## Supplied data:
● ● ● ● ● ● ●
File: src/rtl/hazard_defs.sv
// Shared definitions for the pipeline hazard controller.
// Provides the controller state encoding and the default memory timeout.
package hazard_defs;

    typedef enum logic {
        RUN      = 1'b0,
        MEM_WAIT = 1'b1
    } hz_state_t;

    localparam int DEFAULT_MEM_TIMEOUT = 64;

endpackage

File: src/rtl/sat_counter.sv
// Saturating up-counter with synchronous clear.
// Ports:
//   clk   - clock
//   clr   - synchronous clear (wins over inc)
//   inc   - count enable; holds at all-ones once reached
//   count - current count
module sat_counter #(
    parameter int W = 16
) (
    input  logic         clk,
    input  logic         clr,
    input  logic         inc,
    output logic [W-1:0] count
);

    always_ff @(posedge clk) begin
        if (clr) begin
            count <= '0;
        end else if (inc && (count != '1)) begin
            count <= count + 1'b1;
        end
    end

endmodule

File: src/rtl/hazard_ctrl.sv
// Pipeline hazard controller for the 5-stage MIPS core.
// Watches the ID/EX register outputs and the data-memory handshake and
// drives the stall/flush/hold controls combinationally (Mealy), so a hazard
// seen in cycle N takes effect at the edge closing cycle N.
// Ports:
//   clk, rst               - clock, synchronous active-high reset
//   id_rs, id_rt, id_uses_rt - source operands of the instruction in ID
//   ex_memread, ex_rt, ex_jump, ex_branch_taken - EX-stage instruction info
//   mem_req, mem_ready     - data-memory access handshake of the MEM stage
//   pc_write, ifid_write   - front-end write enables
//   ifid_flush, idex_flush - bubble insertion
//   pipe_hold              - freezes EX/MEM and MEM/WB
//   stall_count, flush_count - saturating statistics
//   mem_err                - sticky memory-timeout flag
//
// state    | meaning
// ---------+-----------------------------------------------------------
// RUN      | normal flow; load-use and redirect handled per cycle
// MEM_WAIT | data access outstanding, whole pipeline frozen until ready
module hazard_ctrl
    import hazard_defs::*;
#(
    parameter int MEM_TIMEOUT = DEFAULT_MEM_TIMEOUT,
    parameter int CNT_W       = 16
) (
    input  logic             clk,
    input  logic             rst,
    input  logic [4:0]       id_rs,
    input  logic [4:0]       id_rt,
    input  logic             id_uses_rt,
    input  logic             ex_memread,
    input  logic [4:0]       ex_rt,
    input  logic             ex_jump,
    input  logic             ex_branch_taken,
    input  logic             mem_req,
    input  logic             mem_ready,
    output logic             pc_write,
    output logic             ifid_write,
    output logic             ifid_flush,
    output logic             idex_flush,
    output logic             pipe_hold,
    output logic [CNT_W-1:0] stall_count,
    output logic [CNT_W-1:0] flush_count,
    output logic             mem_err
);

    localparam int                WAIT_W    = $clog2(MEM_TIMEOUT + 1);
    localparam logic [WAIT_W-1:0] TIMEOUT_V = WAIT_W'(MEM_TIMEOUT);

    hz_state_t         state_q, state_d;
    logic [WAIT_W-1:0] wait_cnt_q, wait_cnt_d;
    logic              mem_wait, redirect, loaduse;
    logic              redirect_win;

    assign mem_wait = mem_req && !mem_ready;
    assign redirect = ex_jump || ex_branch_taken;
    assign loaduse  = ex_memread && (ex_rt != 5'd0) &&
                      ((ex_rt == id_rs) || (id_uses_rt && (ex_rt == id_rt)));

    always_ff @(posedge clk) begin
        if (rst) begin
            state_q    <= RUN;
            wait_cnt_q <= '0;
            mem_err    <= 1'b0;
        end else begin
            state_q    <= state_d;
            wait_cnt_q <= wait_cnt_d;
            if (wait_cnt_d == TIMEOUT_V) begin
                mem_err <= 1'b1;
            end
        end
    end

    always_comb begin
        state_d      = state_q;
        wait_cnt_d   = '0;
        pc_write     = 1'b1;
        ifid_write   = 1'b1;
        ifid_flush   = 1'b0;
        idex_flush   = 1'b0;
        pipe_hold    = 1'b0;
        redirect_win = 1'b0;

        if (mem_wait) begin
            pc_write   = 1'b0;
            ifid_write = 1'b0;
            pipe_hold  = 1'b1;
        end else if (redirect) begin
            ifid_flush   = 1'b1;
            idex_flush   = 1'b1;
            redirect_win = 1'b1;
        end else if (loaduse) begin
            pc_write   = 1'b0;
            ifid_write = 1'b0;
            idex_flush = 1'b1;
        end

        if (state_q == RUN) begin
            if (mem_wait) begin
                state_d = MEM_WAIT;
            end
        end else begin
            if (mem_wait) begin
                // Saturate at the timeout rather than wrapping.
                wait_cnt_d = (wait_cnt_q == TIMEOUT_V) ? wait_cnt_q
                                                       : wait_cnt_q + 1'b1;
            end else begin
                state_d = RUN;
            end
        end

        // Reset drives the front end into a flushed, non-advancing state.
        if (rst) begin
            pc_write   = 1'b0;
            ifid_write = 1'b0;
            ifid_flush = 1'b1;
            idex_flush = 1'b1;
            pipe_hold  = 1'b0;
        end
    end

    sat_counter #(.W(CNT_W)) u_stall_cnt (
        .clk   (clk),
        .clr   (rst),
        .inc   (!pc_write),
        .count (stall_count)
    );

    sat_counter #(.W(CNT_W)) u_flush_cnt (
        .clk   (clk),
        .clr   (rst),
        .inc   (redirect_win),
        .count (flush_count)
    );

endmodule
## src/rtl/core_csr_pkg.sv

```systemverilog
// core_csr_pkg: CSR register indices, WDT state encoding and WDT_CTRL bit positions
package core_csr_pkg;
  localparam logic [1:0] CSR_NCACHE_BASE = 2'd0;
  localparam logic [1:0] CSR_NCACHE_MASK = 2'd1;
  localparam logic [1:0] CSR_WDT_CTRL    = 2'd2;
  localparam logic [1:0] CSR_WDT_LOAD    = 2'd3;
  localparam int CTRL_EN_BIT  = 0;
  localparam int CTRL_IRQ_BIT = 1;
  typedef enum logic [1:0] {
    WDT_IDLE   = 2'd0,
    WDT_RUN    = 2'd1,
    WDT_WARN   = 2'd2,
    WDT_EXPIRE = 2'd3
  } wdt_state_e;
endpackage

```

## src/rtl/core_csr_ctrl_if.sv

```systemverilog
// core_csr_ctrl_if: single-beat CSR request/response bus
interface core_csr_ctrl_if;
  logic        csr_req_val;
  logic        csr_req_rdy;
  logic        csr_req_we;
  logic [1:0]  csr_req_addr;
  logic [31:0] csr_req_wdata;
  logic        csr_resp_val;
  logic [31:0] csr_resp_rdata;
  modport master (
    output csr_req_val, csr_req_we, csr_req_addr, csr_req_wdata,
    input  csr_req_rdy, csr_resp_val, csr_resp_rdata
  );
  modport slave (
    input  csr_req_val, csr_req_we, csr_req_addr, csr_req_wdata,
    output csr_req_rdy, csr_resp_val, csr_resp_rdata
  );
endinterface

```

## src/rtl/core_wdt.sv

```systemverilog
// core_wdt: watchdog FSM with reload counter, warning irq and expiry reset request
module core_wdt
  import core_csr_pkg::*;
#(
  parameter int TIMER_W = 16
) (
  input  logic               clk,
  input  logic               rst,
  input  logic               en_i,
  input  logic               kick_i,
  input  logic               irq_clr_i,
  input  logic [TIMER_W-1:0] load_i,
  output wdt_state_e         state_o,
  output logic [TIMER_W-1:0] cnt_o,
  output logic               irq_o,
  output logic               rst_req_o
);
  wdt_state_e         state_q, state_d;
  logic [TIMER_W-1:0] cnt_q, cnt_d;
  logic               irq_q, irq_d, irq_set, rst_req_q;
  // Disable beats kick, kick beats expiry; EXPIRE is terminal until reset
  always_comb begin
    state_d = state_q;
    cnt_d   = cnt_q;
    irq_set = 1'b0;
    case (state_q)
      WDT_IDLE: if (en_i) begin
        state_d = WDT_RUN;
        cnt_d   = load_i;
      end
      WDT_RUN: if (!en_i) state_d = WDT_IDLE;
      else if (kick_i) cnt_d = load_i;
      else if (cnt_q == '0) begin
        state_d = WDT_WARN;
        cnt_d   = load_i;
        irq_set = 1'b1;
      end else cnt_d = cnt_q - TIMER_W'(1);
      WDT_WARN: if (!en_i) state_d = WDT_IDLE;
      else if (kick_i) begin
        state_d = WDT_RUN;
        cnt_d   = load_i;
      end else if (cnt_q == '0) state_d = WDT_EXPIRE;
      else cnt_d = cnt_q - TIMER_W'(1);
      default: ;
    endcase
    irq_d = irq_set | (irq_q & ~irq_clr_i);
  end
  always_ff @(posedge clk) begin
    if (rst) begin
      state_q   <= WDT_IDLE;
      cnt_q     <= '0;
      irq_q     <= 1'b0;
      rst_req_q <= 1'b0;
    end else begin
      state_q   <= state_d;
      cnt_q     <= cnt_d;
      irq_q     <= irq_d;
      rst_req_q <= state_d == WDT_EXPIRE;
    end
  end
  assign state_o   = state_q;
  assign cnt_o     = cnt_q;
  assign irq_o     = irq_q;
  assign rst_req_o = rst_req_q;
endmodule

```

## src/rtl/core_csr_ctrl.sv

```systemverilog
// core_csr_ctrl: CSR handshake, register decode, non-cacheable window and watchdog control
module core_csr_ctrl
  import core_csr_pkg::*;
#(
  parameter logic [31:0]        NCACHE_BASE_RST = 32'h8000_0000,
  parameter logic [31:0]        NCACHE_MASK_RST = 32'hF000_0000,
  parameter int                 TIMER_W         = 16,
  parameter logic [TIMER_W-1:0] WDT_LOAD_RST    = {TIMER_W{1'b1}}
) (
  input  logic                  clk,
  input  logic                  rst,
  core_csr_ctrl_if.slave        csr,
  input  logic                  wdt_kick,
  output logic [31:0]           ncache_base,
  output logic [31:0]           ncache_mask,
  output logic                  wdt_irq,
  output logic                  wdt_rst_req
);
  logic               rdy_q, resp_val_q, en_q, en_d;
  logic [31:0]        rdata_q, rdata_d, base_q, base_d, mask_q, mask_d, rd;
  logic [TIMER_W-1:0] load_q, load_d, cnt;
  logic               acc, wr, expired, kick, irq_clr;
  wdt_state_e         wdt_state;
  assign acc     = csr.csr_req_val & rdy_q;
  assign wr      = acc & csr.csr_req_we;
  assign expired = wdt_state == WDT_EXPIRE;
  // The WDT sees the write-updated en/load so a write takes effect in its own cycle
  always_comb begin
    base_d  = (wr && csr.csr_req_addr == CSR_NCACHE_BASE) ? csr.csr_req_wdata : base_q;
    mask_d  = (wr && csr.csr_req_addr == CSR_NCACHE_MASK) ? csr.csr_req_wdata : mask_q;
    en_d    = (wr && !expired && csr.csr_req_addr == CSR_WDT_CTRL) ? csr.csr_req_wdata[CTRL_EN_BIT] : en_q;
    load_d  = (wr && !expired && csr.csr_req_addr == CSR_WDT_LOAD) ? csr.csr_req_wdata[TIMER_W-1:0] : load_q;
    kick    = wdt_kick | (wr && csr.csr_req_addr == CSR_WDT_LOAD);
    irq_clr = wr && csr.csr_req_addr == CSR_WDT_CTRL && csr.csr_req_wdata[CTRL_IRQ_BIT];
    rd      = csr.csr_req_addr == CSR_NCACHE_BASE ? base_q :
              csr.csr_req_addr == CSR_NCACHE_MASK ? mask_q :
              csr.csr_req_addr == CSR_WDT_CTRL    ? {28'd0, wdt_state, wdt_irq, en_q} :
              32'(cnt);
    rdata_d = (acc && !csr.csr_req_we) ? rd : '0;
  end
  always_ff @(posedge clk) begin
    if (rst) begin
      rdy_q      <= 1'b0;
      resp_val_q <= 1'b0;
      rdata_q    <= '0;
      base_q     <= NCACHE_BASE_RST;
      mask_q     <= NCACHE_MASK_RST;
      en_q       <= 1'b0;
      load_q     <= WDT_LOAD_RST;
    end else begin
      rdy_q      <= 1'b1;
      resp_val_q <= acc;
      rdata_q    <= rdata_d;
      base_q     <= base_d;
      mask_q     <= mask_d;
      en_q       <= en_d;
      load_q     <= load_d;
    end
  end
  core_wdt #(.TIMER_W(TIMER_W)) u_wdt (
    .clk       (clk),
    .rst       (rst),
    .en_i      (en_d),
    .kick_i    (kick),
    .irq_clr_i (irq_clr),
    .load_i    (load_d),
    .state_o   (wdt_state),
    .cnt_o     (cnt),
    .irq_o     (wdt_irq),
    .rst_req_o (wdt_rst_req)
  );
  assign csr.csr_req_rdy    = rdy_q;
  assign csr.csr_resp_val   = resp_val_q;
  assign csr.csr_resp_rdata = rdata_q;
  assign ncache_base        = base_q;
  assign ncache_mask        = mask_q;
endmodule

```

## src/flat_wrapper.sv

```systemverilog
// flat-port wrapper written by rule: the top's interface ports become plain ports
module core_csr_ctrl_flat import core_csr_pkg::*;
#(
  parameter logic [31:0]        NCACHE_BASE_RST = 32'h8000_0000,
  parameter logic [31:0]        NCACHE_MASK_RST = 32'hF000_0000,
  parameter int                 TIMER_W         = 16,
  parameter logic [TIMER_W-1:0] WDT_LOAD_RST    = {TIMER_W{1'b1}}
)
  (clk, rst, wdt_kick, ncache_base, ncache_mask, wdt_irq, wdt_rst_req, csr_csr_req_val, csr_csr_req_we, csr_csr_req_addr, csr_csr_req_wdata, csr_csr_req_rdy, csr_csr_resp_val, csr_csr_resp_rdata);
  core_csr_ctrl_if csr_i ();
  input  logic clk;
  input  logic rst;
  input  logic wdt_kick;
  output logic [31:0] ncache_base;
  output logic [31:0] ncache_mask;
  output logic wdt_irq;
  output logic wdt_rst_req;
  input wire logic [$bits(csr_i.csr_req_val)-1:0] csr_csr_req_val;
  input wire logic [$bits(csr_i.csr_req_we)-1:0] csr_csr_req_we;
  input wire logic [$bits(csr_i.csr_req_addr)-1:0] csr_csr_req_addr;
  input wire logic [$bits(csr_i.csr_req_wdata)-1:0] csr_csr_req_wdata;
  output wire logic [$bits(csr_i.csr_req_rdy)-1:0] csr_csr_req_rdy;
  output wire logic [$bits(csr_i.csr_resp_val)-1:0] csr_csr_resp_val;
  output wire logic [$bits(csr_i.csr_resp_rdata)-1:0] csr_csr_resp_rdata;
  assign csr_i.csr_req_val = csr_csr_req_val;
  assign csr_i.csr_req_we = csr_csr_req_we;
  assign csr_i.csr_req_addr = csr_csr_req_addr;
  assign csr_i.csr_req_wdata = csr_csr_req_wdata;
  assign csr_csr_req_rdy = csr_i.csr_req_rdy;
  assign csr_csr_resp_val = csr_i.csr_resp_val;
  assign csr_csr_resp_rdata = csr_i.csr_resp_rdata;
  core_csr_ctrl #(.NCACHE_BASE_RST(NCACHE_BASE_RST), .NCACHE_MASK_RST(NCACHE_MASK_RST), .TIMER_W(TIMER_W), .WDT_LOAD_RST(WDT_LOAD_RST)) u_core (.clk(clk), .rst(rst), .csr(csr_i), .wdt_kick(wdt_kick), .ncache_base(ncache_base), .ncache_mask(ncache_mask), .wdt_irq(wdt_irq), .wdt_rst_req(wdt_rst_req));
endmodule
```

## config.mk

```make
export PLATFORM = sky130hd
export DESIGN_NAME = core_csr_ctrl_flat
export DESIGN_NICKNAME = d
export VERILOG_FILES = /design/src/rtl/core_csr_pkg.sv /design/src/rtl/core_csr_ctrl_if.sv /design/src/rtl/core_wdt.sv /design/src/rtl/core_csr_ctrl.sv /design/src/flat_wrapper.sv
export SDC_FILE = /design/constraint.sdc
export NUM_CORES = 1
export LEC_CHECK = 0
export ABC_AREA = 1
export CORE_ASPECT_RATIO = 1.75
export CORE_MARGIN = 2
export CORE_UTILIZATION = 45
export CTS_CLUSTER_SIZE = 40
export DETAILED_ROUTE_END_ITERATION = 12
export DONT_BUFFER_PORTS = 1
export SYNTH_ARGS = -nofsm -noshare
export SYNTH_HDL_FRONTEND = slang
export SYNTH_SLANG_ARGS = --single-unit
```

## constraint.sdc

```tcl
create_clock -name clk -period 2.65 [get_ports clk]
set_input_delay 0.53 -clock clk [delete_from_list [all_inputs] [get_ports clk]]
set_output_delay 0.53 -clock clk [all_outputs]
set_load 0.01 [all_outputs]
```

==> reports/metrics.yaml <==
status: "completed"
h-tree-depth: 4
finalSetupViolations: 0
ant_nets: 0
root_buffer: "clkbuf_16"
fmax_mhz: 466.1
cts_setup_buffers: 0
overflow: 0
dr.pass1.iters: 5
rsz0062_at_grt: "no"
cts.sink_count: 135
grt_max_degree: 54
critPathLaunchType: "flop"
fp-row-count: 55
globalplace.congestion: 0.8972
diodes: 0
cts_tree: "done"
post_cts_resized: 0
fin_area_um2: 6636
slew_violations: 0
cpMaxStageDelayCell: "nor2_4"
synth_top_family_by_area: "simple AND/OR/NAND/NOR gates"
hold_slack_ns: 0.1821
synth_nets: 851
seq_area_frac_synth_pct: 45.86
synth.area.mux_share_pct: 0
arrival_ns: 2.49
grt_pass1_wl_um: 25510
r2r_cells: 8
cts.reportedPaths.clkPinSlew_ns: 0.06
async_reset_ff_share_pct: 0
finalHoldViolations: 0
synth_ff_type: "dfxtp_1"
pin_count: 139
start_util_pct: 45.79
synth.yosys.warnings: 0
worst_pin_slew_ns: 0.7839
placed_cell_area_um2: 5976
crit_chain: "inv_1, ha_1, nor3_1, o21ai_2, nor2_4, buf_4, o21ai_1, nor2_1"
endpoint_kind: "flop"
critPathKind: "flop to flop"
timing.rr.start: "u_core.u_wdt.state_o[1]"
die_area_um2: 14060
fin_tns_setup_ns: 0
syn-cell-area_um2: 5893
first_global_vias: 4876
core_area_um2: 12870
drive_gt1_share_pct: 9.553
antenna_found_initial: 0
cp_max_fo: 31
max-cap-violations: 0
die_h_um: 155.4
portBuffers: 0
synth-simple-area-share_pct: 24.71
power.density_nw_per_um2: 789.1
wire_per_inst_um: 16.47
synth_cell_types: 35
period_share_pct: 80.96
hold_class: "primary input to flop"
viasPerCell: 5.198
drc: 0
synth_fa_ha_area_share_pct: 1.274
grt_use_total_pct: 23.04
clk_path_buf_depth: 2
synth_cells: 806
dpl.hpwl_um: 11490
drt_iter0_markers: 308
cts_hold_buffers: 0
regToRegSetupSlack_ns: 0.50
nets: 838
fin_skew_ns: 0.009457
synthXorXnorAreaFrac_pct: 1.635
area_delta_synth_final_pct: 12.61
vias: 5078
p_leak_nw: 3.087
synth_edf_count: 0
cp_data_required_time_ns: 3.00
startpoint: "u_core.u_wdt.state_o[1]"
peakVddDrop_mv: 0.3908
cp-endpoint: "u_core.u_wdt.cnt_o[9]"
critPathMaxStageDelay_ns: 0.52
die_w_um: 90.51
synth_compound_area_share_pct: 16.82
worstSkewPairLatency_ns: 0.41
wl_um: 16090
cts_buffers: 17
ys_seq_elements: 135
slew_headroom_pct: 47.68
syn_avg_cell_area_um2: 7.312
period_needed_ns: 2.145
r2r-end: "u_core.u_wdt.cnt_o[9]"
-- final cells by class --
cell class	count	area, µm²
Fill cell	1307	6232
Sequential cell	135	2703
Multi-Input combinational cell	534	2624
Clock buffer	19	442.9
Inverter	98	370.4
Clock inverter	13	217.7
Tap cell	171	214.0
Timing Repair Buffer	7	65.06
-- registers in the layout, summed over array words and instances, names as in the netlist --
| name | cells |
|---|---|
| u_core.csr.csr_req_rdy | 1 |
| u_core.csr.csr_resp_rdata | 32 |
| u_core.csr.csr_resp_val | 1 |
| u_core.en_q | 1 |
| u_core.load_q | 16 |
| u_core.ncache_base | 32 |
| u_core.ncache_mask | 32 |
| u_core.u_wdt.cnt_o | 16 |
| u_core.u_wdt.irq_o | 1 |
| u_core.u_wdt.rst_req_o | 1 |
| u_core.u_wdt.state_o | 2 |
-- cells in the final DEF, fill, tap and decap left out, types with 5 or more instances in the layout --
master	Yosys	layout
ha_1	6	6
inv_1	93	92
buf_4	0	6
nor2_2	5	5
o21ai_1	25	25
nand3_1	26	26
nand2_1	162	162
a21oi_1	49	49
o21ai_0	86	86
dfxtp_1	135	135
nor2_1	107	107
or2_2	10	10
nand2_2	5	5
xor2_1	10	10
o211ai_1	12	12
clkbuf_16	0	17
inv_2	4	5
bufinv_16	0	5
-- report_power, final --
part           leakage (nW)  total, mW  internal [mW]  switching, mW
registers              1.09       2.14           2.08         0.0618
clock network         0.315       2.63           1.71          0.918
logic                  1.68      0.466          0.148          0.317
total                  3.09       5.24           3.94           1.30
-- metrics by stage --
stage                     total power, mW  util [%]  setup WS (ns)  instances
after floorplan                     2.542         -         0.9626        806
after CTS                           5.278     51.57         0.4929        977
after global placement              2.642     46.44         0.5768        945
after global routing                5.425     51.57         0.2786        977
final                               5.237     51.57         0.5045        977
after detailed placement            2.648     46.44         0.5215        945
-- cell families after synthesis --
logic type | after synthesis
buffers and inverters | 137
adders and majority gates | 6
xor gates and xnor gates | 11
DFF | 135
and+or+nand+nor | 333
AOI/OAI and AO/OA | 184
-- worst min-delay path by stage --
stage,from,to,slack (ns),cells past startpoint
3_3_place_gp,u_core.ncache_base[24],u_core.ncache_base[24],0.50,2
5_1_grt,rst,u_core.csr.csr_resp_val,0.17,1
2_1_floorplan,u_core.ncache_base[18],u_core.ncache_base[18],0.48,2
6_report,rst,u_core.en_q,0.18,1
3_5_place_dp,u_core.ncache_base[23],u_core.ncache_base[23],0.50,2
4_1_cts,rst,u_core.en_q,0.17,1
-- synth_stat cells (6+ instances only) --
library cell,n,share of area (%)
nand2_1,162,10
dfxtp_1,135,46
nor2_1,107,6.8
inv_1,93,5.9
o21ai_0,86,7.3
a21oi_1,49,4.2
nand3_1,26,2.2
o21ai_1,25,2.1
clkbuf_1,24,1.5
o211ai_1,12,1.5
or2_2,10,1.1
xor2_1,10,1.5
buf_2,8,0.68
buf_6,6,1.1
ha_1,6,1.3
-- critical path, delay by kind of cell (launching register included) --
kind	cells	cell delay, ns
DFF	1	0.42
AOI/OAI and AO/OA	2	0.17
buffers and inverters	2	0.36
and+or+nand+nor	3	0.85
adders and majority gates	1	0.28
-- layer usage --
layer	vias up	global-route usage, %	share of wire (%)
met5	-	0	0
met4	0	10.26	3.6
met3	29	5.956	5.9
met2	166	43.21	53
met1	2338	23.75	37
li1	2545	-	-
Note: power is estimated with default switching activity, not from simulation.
● ● ● ● ● ● ●
## Activity:
Retype exactly the lines above, from the one with "placed_cell_area_um2: 5976" through the one with "drt_iter0_markers: 308", inclusive.

## Exercise result:
placed_cell_area_um2: 5976
crit_chain: "inv_1, ha_1, nor3_1, o21ai_2, nor2_4, buf_4, o21ai_1, nor2_1"
endpoint_kind: "flop"
critPathKind: "flop to flop"
timing.rr.start: "u_core.u_wdt.state_o[1]"
die_area_um2: 14060
fin_tns_setup_ns: 0
syn-cell-area_um2: 5893
first_global_vias: 4876
core_area_um2: 12870
drive_gt1_share_pct: 9.553
antenna_found_initial: 0
cp_max_fo: 31
max-cap-violations: 0
die_h_um: 155.4
portBuffers: 0
synth-simple-area-share_pct: 24.71
power.density_nw_per_um2: 789.1
wire_per_inst_um: 16.47
synth_cell_types: 35
period_share_pct: 80.96
hold_class: "primary input to flop"
viasPerCell: 5.198
drc: 0
synth_fa_ha_area_share_pct: 1.274
grt_use_total_pct: 23.04
clk_path_buf_depth: 2
synth_cells: 806
dpl.hpwl_um: 11490
drt_iter0_markers: 308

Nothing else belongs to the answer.